| Activity |
Return, from the material below, each line in which the word "default" is present.

= = = = = = =

`src/rtl/mmio_uart_tx.sv`:
```
// mmio_uart_tx
// Snoops the core's data-store bus, captures byte stores to TX_ADDR into a
// small circular FIFO and serialises them on txd as 8N1 frames.
// Stores that arrive while the FIFO is full are counted as drops.

module mmio_uart_tx #(
    parameter logic [31:0] TX_ADDR      = 32'h8000_0000,
    parameter int          CLKS_PER_BIT = 16,
    parameter int          DEPTH_LOG2   = 3
) (
    input  logic        clk,
    input  logic        reset,
    input  logic        memwrite,
    input  logic [31:0] dataadr,
    input  logic [31:0] writedata,
    output logic        txd,
    output logic        busy,
    output logic        fifo_full,
    output logic        overflow,
    output logic [7:0]  drop_cnt
);

    localparam int DEPTH  = 1 << DEPTH_LOG2;
    localparam int CNT_W  = DEPTH_LOG2 + 1;
    localparam int BAUD_W = (CLKS_PER_BIT > 1) ? $clog2(CLKS_PER_BIT) : 1;

    localparam logic [BAUD_W-1:0] BAUD_LAST  = BAUD_W'(CLKS_PER_BIT - 1);
    localparam logic [CNT_W-1:0]  COUNT_FULL = CNT_W'(DEPTH);

    typedef enum logic [1:0] {
        IDLE  = 2'd0,
        START = 2'd1,
        DATA  = 2'd2,
        STOP  = 2'd3
    } tx_state_t;

    // Transmitter state
    tx_state_t             state_reg;
    logic [BAUD_W-1:0]     baud_reg;
    logic [2:0]            bit_idx_reg;
    logic [7:0]            shift_reg;
    logic                  txd_reg;

    // FIFO storage and bookkeeping
    logic [7:0]            mem [DEPTH];
    logic [DEPTH_LOG2-1:0] wr_ptr_reg;
    logic [DEPTH_LOG2-1:0] rd_ptr_reg;
    logic [CNT_W-1:0]      count_reg;

    // Drop accounting
    logic                  overflow_reg;
    logic [7:0]            drop_cnt_reg;

    // Decoded handshakes
    logic                  push_req;
    logic                  fifo_empty;
    logic                  full_now;
    logic                  push_ok;
    logic                  push_drop;
    logic                  baud_done;
    logic                  pop;

    // Only the low byte of a store is transmitted; the rest is ignored.
    logic                  unused_writedata_hi;
    assign unused_writedata_hi = ^writedata[31:8];

    assign push_req   = memwrite && (dataadr == TX_ADDR);
    assign fifo_empty = (count_reg == '0);
    assign full_now   = (count_reg == COUNT_FULL);
    // The full test uses occupancy before the edge, so a pop on the same
    // edge does not make room for a store that arrives while full.
    assign push_ok    = push_req && !full_now;
    assign push_drop  = push_req && full_now;
    assign baud_done  = (baud_reg == BAUD_LAST);
    // The head is taken either from idle or at the very end of a stop bit,
    // which gives back-to-back frames with no idle gap.
    assign pop        = !fifo_empty &&
                        ((state_reg == IDLE) || ((state_reg == STOP) && baud_done));

    // FIFO data array: write-only here, read by the transmitter into its shift register.
    always_ff @(posedge clk) begin
        if (push_ok) begin
            mem[wr_ptr_reg] <= writedata[7:0];
        end
    end

    // FIFO pointers and occupancy; pointers wrap naturally at the depth.
    always_ff @(posedge clk or posedge reset) begin
        if (reset) begin
            wr_ptr_reg <= '0;
            rd_ptr_reg <= '0;
            count_reg  <= '0;
        end else begin
            if (push_ok) begin
                wr_ptr_reg <= wr_ptr_reg + 1'b1;
            end
            if (pop) begin
                rd_ptr_reg <= rd_ptr_reg + 1'b1;
            end
            case ({push_ok, pop})
                2'b10:   count_reg <= count_reg + 1'b1;
                2'b01:   count_reg <= count_reg - 1'b1;
                default: count_reg <= count_reg;
            endcase
        end
    end

    // Sticky overflow flag and saturating drop counter.
    always_ff @(posedge clk or posedge reset) begin
        if (reset) begin
            overflow_reg <= 1'b0;
            drop_cnt_reg <= 8'd0;
        end else if (push_drop) begin
            overflow_reg <= 1'b1;
            if (drop_cnt_reg != 8'hFF) begin
                drop_cnt_reg <= drop_cnt_reg + 8'd1;
            end
        end
    end

    // 8N1 frame sequencer; txd is a register updated on each bit boundary.
    always_ff @(posedge clk or posedge reset) begin
        if (reset) begin
            state_reg   <= IDLE;
            baud_reg    <= '0;
            bit_idx_reg <= 3'd0;
            shift_reg   <= 8'd0;
            txd_reg     <= 1'b1;
        end else begin
            case (state_reg)
                IDLE: begin
                    txd_reg <= 1'b1;
                    if (pop) begin
                        shift_reg <= mem[rd_ptr_reg];
                        baud_reg  <= '0;
                        txd_reg   <= 1'b0;
                        state_reg <= START;
                    end
                end
                START: begin
                    if (baud_done) begin
                        baud_reg    <= '0;
                        bit_idx_reg <= 3'd0;
                        txd_reg     <= shift_reg[0];
                        state_reg   <= DATA;
                    end else begin
                        baud_reg <= baud_reg + 1'b1;
                    end
                end
                DATA: begin
                    if (baud_done) begin
                        baud_reg  <= '0;
                        shift_reg <= {1'b0, shift_reg[7:1]};
                        if (bit_idx_reg == 3'd7) begin
                            txd_reg   <= 1'b1;
                            state_reg <= STOP;
                        end else begin
                            // Next bit is the one about to shift into position 0.
                            txd_reg     <= shift_reg[1];
                            bit_idx_reg <= bit_idx_reg + 3'd1;
                        end
                    end else begin
                        baud_reg <= baud_reg + 1'b1;
                    end
                end
                STOP: begin
                    if (baud_done) begin
                        baud_reg <= '0;
                        if (pop) begin
                            shift_reg <= mem[rd_ptr_reg];
                            txd_reg   <= 1'b0;
                            state_reg <= START;
                        end else begin
                            state_reg <= IDLE;
                        end
                    end else begin
                        baud_reg <= baud_reg + 1'b1;
                    end
                end
                default: begin
                    baud_reg  <= '0;
                    txd_reg   <= 1'b1;
                    state_reg <= IDLE;
                end
            endcase
        end
    end

    assign txd       = txd_reg;
    assign busy      = (state_reg != IDLE) || !fifo_empty;
    assign fifo_full = full_now;
    assign overflow  = overflow_reg;
    assign drop_cnt  = drop_cnt_reg;

endmodule

```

= = = = = = =

| Written solution |
                default: count_reg <= count_reg;
                default: begin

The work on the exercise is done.